Rutgers Names Frank J. Thompson Board of Governors Professor of Public Affairs and Administration

Frank J. Thompson, School of Public Affairs and Administration (SPAA) at Rutgers University–Newark (RU-N), has been named to the highest academic rank at Rutgers: Board of Governors Professor. The announcement was made at the Board of Governor’s Oct. 7 meeting.

Thompson is a nationally renowned scholar of politics and administration, policy implementation, public management, federalism and intergovernmental management, and health policy. Over his 40-year plus career, he has published extensively in top-tier academic journals, including Public Administration Review and the Journal of Public Administration Research and Theory; served in various university administration roles and on editorial boards; and been awarded numerous honors for his scholarship and service to the field.

In 2007, Thompson received a Robert Wood Johnson Investigator Award to study the evolution of Medicaid during the Clinton, G.W. Bush, and Obama administrations. The research led to Thompson’s book, Medicaid Politics: Federalism, Policy Durability, and Health Reform (Georgetown University), which is a thorough examination of the genesis and expansion of Medicaid and its impact on the American health care system. His current research expands on these topics and includes an analysis of Medicaid Accountable Care Organizations, and the politics of the Medicaid expansion under the Affordable Care Act (Obamacare). In 2014, he delivered the keynote for the Donald C. Stone Lecture at the Annual Meeting of the American Society for Public Administration (ASPA) entitled, “The Administrative Presidency and Fractious Federalism: The Case of Obamacare.”

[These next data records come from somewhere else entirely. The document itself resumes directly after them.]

<file path="config.mk">
export PLATFORM = sky130hd
export DESIGN_NAME = txhist_fifo
export DESIGN_NICKNAME = d
export VERILOG_FILES = /design/src/rtl/txhist_pkg.sv /design/src/rtl/txhist_store.sv /design/src/rtl/txhist_ctrl.sv /design/src/rtl/txhist_flags.sv /design/src/rtl/txhist_fifo.sv
export SDC_FILE = /design/constraint.sdc
export NUM_CORES = 1
export LEC_CHECK = 0
export ABC_AREA = 1
export BUFFER_PORTS_ARGS = -buffer_cell sky130_fd_sc_hd__buf_2
export CORE_MARGIN = 2
export CORE_UTILIZATION = 56
export CTS_BUF_LIST = sky130_fd_sc_hd__clkbuf_16
export DETAILED_ROUTE_END_ITERATION = 8
export PLACE_DENSITY = 0.77
export SETUP_SLACK_MARGIN = 0.05
export SLEW_MARGIN = 20
export SYNTH_ARGS = -nofsm -noshare
export SYNTH_HDL_FRONTEND = slang
export SYNTH_SLANG_ARGS = --single-unit
</file>
<file path="constraint.sdc">
create_clock -name clk -period 2.06 [get_ports clk]
set_input_delay 0 -clock clk [delete_from_list [all_inputs] [get_ports clk]]
set_output_delay 0 -clock clk [all_outputs]
set_load 0.05 [all_outputs]
</file>
<file path="src/rtl/txhist_pkg.sv">
package txhist_pkg;

    typedef enum logic [1:0] {
        ST_OFF   = 2'd0,
        ST_EMPTY = 2'd1,
        ST_PART  = 2'd2,
        ST_FULL  = 2'd3
    } hist_state_e;

    localparam int STAT_W    = 16;
    localparam int B_EMPTY   = 0;
    localparam int B_FULL    = 1;
    localparam int B_OVF     = 2;
    localparam int B_IRQ     = 3;
    localparam int CNT_LSB   = 8;
    localparam int CNT_FIELD = 4;

endpackage

</file>
<file path="src/rtl/txhist_store.sv">
module txhist_store #(
    parameter int DATA_W = 16,
    parameter int DEPTH  = 8
) (
    input  logic              clk,
    input  logic              rst_n,
    input  logic              flush,
    input  logic              wr_en,
    input  logic [DATA_W-1:0] wr_data,
    input  logic              rd_en,
    output logic [DATA_W-1:0] rd_data
);
    localparam int PTR_W = (DEPTH > 1) ? $clog2(DEPTH) : 1;
    localparam logic [PTR_W-1:0] LAST = PTR_W'(DEPTH - 1);

    logic [DATA_W-1:0] mem [DEPTH];
    logic [PTR_W-1:0]  wr_ptr;
    logic [PTR_W-1:0]  rd_ptr;

    function automatic logic [PTR_W-1:0] bump(input logic [PTR_W-1:0] p);
        return (p == LAST) ? '0 : p + 1'b1;
    endfunction

    always_ff @(posedge clk) begin
        if (wr_en) begin
            mem[wr_ptr] <= wr_data;
        end
    end

    always_ff @(posedge clk or negedge rst_n) begin
        if (!rst_n) begin
            wr_ptr <= '0;
            rd_ptr <= '0;
        end else if (flush) begin
            wr_ptr <= '0;
            rd_ptr <= '0;
        end else begin
            if (wr_en) wr_ptr <= bump(wr_ptr);
            if (rd_en) rd_ptr <= bump(rd_ptr);
        end
    end

    assign rd_data = mem[rd_ptr];

endmodule

</file>
<file path="src/rtl/txhist_ctrl.sv">
module txhist_ctrl
    import txhist_pkg::*;
#(
    parameter int DEPTH = 8,
    localparam int CNT_W = $clog2(DEPTH + 1)
) (
    input  logic             clk,
    input  logic             rst_n,
    input  logic             enable,
    input  logic             chan_rst,
    input  logic             push_valid,
    input  logic             pop_req,
    output logic             push_ok,
    output logic             pop_ok,
    output logic             drop,
    output logic             flush,
    output logic             st_full,
    output logic             st_empty,
    output logic [CNT_W-1:0] cnt
);
    localparam logic [CNT_W-1:0] CNT_MAX  = CNT_W'(DEPTH);
    localparam logic [CNT_W-1:0] CNT_LAST = CNT_W'(DEPTH - 1);

    hist_state_e st_q, st_d;
    logic        shut;
    logic        room;
    logic        holds;

    assign shut = chan_rst | ~enable;

    // state register
    always_ff @(posedge clk or negedge rst_n) begin
        if (!rst_n) st_q <= ST_OFF;
        else        st_q <= st_d;
    end

    // next state: transitions named in the brief
    always_comb begin
        st_d = st_q;
        unique case (st_q)
            ST_OFF: begin
                if (shut)         st_d = ST_OFF;    // GO_OFF
                else if (push_ok) st_d = ST_PART;   // FIRST
                else              st_d = ST_EMPTY;  // WAKE
            end
            ST_EMPTY: begin
                if (shut)         st_d = ST_OFF;    // GO_OFF
                else if (push_ok) st_d = ST_PART;   // FIRST
            end
            ST_PART: begin
                if (shut)
                    st_d = ST_OFF;                  // GO_OFF
                else if (push_ok && !pop_ok && cnt == CNT_LAST)
                    st_d = ST_FULL;                 // FILL
                else if (pop_ok && !push_ok && cnt == CNT_W'(1))
                    st_d = ST_EMPTY;                // DRAIN
            end
            ST_FULL: begin
                if (shut)        st_d = ST_OFF;     // GO_OFF
                else if (pop_ok) st_d = ST_PART;    // UNFILL
            end
            default: st_d = ST_OFF;
        endcase
    end

    // outputs decoded from state
    always_comb begin
        room     = 1'b1;
        holds    = 1'b0;
        st_full  = 1'b0;
        st_empty = 1'b1;
        unique case (st_q)
            ST_OFF, ST_EMPTY: begin
                room     = 1'b1;
                holds    = 1'b0;
                st_empty = 1'b1;
            end
            ST_PART: begin
                room     = 1'b1;
                holds    = 1'b1;
                st_empty = 1'b0;
            end
            ST_FULL: begin
                room     = 1'b0;
                holds    = 1'b1;
                st_full  = 1'b1;
                st_empty = 1'b0;
            end
            default: ;
        endcase
        push_ok = push_valid & ~shut & room;
        pop_ok  = pop_req & ~shut & holds;
        drop    = push_valid & ~shut & ~room;
        flush   = shut;
    end

    // unread-record counter
    always_ff @(posedge clk or negedge rst_n) begin
        if (!rst_n) begin
            cnt <= '0;
        end else if (shut) begin
            cnt <= '0;
        end else begin
            unique case ({push_ok, pop_ok})
                2'b10:   cnt <= (cnt == CNT_MAX) ? cnt : cnt + 1'b1;
                2'b01:   cnt <= cnt - 1'b1;
                default: cnt <= cnt;
            endcase
        end
    end

endmodule

</file>
<file path="src/rtl/txhist_flags.sv">
module txhist_flags (
    input  logic clk,
    input  logic rst_n,
    input  logic chan_rst,
    input  logic irq_event,
    input  logic drop,
    input  logic wr_en,
    input  logic wr_irq_bit,
    input  logic wr_ovf_bit,
    output logic irq_flag,
    output logic ovf_flag
);
    logic clr_irq;
    logic clr_ovf;

    assign clr_irq = wr_en & ~wr_irq_bit;
    assign clr_ovf = wr_en & ~wr_ovf_bit;

    always_ff @(posedge clk or negedge rst_n) begin
        if (!rst_n) begin
            irq_flag <= 1'b0;
            ovf_flag <= 1'b0;
        end else if (chan_rst) begin
            irq_flag <= 1'b0;
            ovf_flag <= 1'b0;
        end else begin
            if (irq_event)    irq_flag <= 1'b1;
            else if (clr_irq) irq_flag <= 1'b0;
            if (drop)         ovf_flag <= 1'b1;
            else if (clr_ovf) ovf_flag <= 1'b0;
        end
    end

endmodule

</file>
<file path="src/rtl/txhist_fifo.sv">
module txhist_fifo
    import txhist_pkg::*;
#(
    parameter int DATA_W = 16,
    parameter int DEPTH  = 8
) (
    input  logic              clk,
    input  logic              rst_n,
    input  logic              enable,
    input  logic              chan_rst,
    input  logic              push_valid,
    input  logic [DATA_W-1:0] push_data,
    input  logic              pop_req,
    output logic [DATA_W-1:0] pop_data,
    input  logic              irq_event,
    input  logic              wr_en,
    input  logic [15:0]       wr_data,
    output logic [15:0]       status
);
    localparam int CNT_W = $clog2(DEPTH + 1);

    logic             push_ok, pop_ok, drop, flush;
    logic             st_full, st_empty;
    logic [CNT_W-1:0] cnt;
    logic             irq_flag, ovf_flag;
    logic             unused_wr_bits;

    assign unused_wr_bits = ^{wr_data[15:4], wr_data[1:0]};

    txhist_ctrl #(.DEPTH(DEPTH)) u_ctrl (
        .clk        (clk),
        .rst_n      (rst_n),
        .enable     (enable),
        .chan_rst   (chan_rst),
        .push_valid (push_valid),
        .pop_req    (pop_req),
        .push_ok    (push_ok),
        .pop_ok     (pop_ok),
        .drop       (drop),
        .flush      (flush),
        .st_full    (st_full),
        .st_empty   (st_empty),
        .cnt        (cnt)
    );

    txhist_store #(.DATA_W(DATA_W), .DEPTH(DEPTH)) u_store (
        .clk     (clk),
        .rst_n   (rst_n),
        .flush   (flush),
        .wr_en   (push_ok),
        .wr_data (push_data),
        .rd_en   (pop_ok),
        .rd_data (pop_data)
    );

    txhist_flags u_flags (
        .clk        (clk),
        .rst_n      (rst_n),
        .chan_rst   (chan_rst),
        .irq_event  (irq_event),
        .drop       (drop),
        .wr_en      (wr_en),
        .wr_irq_bit (wr_data[B_IRQ]),
        .wr_ovf_bit (wr_data[B_OVF]),
        .irq_flag   (irq_flag),
        .ovf_flag   (ovf_flag)
    );

    always_comb begin
        status                              = '0;
        status[CNT_LSB +: CNT_FIELD]        = CNT_FIELD'(cnt);
        status[B_IRQ]                       = irq_flag;
        status[B_OVF]                       = ovf_flag;
        status[B_FULL]                      = st_full;
        status[B_EMPTY]                     = st_empty;
    end

endmodule

</file>
==> results_dict.tcl <==
set metrics [dict create \
    status "completed" \
    slowest_stage "dfrtp_4" \
    path_delay_family "buffers and inverters" \
    fin_nets 688 \
    max_cap_viol_count 0 \
    numClockSinks 142 \
    hold_viol 0 \
    tns_ns 0 \
    synth_top_cell_area_share_pct 62.8 \
    synthCells 547 \
    crit_cells 7 \
    dr.pass1.iters 6 \
    critPathKind "flop to output pin" \
    final-setup-viol-count 0 \
    syn-cell-area_um2 6120 \
    fmax_mhz 511 \
    area_growth_pct 22.2 \
    slew_violations 0 \
    synth_warnings 0 \
    r2r-end "u_flags.ovf_flag" \
    ctsRootBufferMaster "clkbuf_16" \
    p_leak_uw 0.00299 \
    crit_path_max_incr_delay_ns 0.56 \
    vias 4388 \
    timing.final.crit_share_pct 94.9 \
    synth_area_per_cell_um2 11.2 \
    reg2regPathDepth 4 \
    endpoint_kind "output pin" \
    critPathMaxFanout 20 \
    start_util_pct 56.9 \
    worstPathArrival_ns 1.96 \
    pin_count 72 \
    hp-class "input pin to async pin" \
    r2r-start "u_flags.ovf_flag" \
    post-route-util_pct 69.6 \
    grt-ovfl-total 0 \
    diodes 0 \
    grt_max_degree 45 \
    drtIter0Drc 398 \
    cts_tree "yes" \
    clock_latency_ns 0.42 \
    die_w_um 109 \
    cts_buffers 17 \
    fin_crit_ns 1.96 \
    wl_per_cell_um 17.0 \
    die_y_um 109 \
    gp_congestion 0.763 \
    drive_gt1_share_pct 17.2 \
    antenna_found_initial 0 \
    fp-row-count 38 \
    required_ns 2.06 \
    drc 0 \
    core_region_area_um2 10700 \
    ant_nets 0 \
    htree_num_levels 4 \
    startpoint_type "flop" \
    io_buffers 49 \
    endpoint "pop_data[9]" \
    grt_pass1_vias 4151 \
    grt_usage_pct 23.5 \
    path_cells "inv_2, buf_6, nor2_1, o21ai_1, nand2_1, nand2_1, clkbuf_4" \
    dp_hpwl_um 7400 \
    rsz0062_at_grt "no" \
    grt_pass1_wl_um 20200 \
    seq_area_frac_synth_pct 68.6 \
    finalNonFillerCells 792 \
    via_per_inst 5.54 \
    synthTopCellsByArea "edfxtp_1 (63%), nor2_1 (7.2%), dfrtp_1 (5.7%), nand2_1 (5.4%), o21ai_0 (4.5%)" \
    routed_wl_um 13400 \
    p_per_area_nw_per_um2 917 \
    finClkSkew_ns 0.00830 \
    r2r_slack_ns 0.24 \
    synth_seq_cells 142 \
    netlist.top_cell.by_area "edfxtp_1" \
    irDropWorstVdd_mv 0.564 \
    clkSlewWorstSetupHoldPaths_ns 0.06 \
    worst-path-buf-inv 3 \
    dieArea_um2 11800 \
    crit_start "u_store.rd_ptr[0]" \
    synth_cell_type_count 28 \
    cts_buffer_depth 2 \
    dp.cells 732 \
    cp_common_cell "nand2_1" \
]
[cell usage after synthesis]
cell        n
inv_1      27
edfxtp_1  128
buf_2      13
ha_1        9
o21ai_0    55
a22o_1      2
nand3_1     4
buf_4      14
o31ai_1     2
nand4_1     1
nand2_2     1
buf_12      3
nor2_1    118
dfrtp_1    14
o211ai_1    2
clkbuf_2    3
o22ai_1     1
o21ai_1    49
nor2_4      1
nand2_1    88
xor2_1      1
conb_1      1
a21oi_1     4
clkbuf_1    1
buf_6       1
a31oi_1     1
nand3_2     1
inv_2       2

Thompson is a fellow of the National Academy of Public Administration (NAPA), an independent, nonprofit, and non-partisan organization chartered by Congress to assist government leaders in building more effective, efficient, accountable, and transparent organizations. He is the former executive director of the National Commission on State and Local Public Service (Winter Commission), and a past president of the Network of Schools of Public Policy, Affairs, and Administration (NASPAA), an international association of public affairs and administration schools that is the recognized accreditor of master's degree programs in the field.

Thompson’s numerous awards include the Donald C. Stone Distinguished Scholar Award for achievement in intergovernmental relations and management; the Dwight Waldo Award for a lifelong contribution to public administration; and the Charles H. Levine Memorial Award for Excellence in Public Administration which recognizes a public administration faculty member who has demonstrated excellence in teaching, research, and service to the wider community.

In 2008, Thompson joined the School of Public Affairs and Administration (SPAA) at Rutgers University­–Newark and concurrently became an affiliated faculty member of the Rutgers Center for State Health Policy in New Brunswick. Prior to his tenure at Rutgers, he served as dean of the Rockefeller College of Public Affairs and Policy at the University at Albany, State University of New York (SUNY) in addition to other university administration positions ranging from department head to interim provost.

Thompson is an alumnus of the University of Chicago where he earned his bachelor’s degree in political science and the University of California, Berkley, where he received his doctoral and master’s degrees in the same discipline.